### ACTIVITY
Everything from the line with "a211oi_1 | 10 | 8 |" to the end of the material is to be retyped exactly, both ends included, and nothing else.

### INPUT MATERIAL
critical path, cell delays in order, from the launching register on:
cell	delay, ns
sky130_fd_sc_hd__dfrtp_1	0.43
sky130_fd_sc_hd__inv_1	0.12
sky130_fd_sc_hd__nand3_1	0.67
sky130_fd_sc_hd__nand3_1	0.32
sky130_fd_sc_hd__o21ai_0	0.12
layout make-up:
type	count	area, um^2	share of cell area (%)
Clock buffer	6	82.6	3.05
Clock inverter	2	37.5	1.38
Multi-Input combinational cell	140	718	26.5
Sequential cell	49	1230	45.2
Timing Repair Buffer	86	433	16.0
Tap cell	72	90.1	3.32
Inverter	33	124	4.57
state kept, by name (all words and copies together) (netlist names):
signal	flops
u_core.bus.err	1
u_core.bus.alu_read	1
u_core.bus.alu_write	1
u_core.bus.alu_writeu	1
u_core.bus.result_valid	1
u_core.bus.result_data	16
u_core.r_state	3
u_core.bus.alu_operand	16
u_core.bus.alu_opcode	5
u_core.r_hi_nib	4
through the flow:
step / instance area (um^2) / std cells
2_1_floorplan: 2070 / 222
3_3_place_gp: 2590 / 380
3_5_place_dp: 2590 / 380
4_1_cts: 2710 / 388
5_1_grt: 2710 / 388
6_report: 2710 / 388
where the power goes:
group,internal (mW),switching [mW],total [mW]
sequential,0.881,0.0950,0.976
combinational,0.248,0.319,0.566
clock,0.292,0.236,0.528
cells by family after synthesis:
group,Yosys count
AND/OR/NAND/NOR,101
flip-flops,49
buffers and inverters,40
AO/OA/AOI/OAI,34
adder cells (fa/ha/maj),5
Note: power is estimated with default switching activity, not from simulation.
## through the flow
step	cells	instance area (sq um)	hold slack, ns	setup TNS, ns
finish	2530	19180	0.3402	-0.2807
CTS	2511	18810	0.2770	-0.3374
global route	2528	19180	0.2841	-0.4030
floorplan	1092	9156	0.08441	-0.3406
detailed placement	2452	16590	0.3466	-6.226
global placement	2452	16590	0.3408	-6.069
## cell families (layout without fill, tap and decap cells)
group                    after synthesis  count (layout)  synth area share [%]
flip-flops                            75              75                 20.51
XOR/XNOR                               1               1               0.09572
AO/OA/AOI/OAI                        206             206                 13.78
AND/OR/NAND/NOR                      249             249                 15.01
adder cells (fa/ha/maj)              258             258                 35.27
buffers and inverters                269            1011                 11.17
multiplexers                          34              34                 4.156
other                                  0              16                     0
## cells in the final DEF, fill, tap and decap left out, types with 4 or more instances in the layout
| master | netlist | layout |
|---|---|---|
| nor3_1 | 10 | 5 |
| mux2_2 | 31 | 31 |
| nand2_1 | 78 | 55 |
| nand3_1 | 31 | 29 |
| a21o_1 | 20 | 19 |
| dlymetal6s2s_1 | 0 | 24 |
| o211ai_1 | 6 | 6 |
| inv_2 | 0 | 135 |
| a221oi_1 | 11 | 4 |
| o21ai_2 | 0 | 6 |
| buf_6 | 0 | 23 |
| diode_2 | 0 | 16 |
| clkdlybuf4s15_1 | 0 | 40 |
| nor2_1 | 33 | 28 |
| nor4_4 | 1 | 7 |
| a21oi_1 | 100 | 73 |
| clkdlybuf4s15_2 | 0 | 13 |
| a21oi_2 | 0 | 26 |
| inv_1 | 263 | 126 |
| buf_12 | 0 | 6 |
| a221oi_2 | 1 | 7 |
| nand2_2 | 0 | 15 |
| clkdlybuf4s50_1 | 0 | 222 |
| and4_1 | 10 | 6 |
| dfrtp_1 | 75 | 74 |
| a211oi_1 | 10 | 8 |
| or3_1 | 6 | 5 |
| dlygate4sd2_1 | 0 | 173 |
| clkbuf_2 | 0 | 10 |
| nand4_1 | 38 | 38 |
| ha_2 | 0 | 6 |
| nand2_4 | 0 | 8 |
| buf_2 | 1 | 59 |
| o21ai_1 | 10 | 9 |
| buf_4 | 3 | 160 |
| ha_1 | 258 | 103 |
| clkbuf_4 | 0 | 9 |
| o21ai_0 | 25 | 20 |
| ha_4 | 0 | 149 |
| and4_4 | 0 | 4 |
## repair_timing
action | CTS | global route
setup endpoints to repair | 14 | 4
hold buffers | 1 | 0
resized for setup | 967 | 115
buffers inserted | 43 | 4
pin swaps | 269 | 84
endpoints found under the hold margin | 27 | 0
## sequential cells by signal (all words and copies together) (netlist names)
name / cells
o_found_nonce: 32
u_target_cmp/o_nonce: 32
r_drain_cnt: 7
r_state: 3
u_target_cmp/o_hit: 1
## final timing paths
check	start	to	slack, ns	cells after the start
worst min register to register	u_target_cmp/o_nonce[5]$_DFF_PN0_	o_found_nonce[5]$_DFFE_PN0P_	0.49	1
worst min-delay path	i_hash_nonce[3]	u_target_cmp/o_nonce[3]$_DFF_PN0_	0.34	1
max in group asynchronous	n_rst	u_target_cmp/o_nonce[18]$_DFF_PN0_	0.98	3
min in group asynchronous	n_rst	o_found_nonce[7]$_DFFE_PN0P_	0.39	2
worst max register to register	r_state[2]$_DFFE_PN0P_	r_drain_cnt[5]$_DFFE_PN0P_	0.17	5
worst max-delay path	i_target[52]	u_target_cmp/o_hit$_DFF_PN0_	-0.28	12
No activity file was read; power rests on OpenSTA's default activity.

### THE COMPLETED TASK
| a211oi_1 | 10 | 8 |
| or3_1 | 6 | 5 |
| dlygate4sd2_1 | 0 | 173 |
| clkbuf_2 | 0 | 10 |
| nand4_1 | 38 | 38 |
| ha_2 | 0 | 6 |
| nand2_4 | 0 | 8 |
| buf_2 | 1 | 59 |
| o21ai_1 | 10 | 9 |
| buf_4 | 3 | 160 |
| ha_1 | 258 | 103 |
| clkbuf_4 | 0 | 9 |
| o21ai_0 | 25 | 20 |
| ha_4 | 0 | 149 |
| and4_4 | 0 | 4 |
## repair_timing
action | CTS | global route
setup endpoints to repair | 14 | 4
hold buffers | 1 | 0
resized for setup | 967 | 115
buffers inserted | 43 | 4
pin swaps | 269 | 84
endpoints found under the hold margin | 27 | 0
## sequential cells by signal (all words and copies together) (netlist names)
name / cells
o_found_nonce: 32
u_target_cmp/o_nonce: 32
r_drain_cnt: 7
r_state: 3
u_target_cmp/o_hit: 1
## final timing paths
check	start	to	slack, ns	cells after the start
worst min register to register	u_target_cmp/o_nonce[5]$_DFF_PN0_	o_found_nonce[5]$_DFFE_PN0P_	0.49	1
worst min-delay path	i_hash_nonce[3]	u_target_cmp/o_nonce[3]$_DFF_PN0_	0.34	1
max in group asynchronous	n_rst	u_target_cmp/o_nonce[18]$_DFF_PN0_	0.98	3
min in group asynchronous	n_rst	o_found_nonce[7]$_DFFE_PN0P_	0.39	2
worst max register to register	r_state[2]$_DFFE_PN0P_	r_drain_cnt[5]$_DFFE_PN0P_	0.17	5
worst max-delay path	i_target[52]	u_target_cmp/o_hit$_DFF_PN0_	-0.28	12
No activity file was read; power rests on OpenSTA's default activity.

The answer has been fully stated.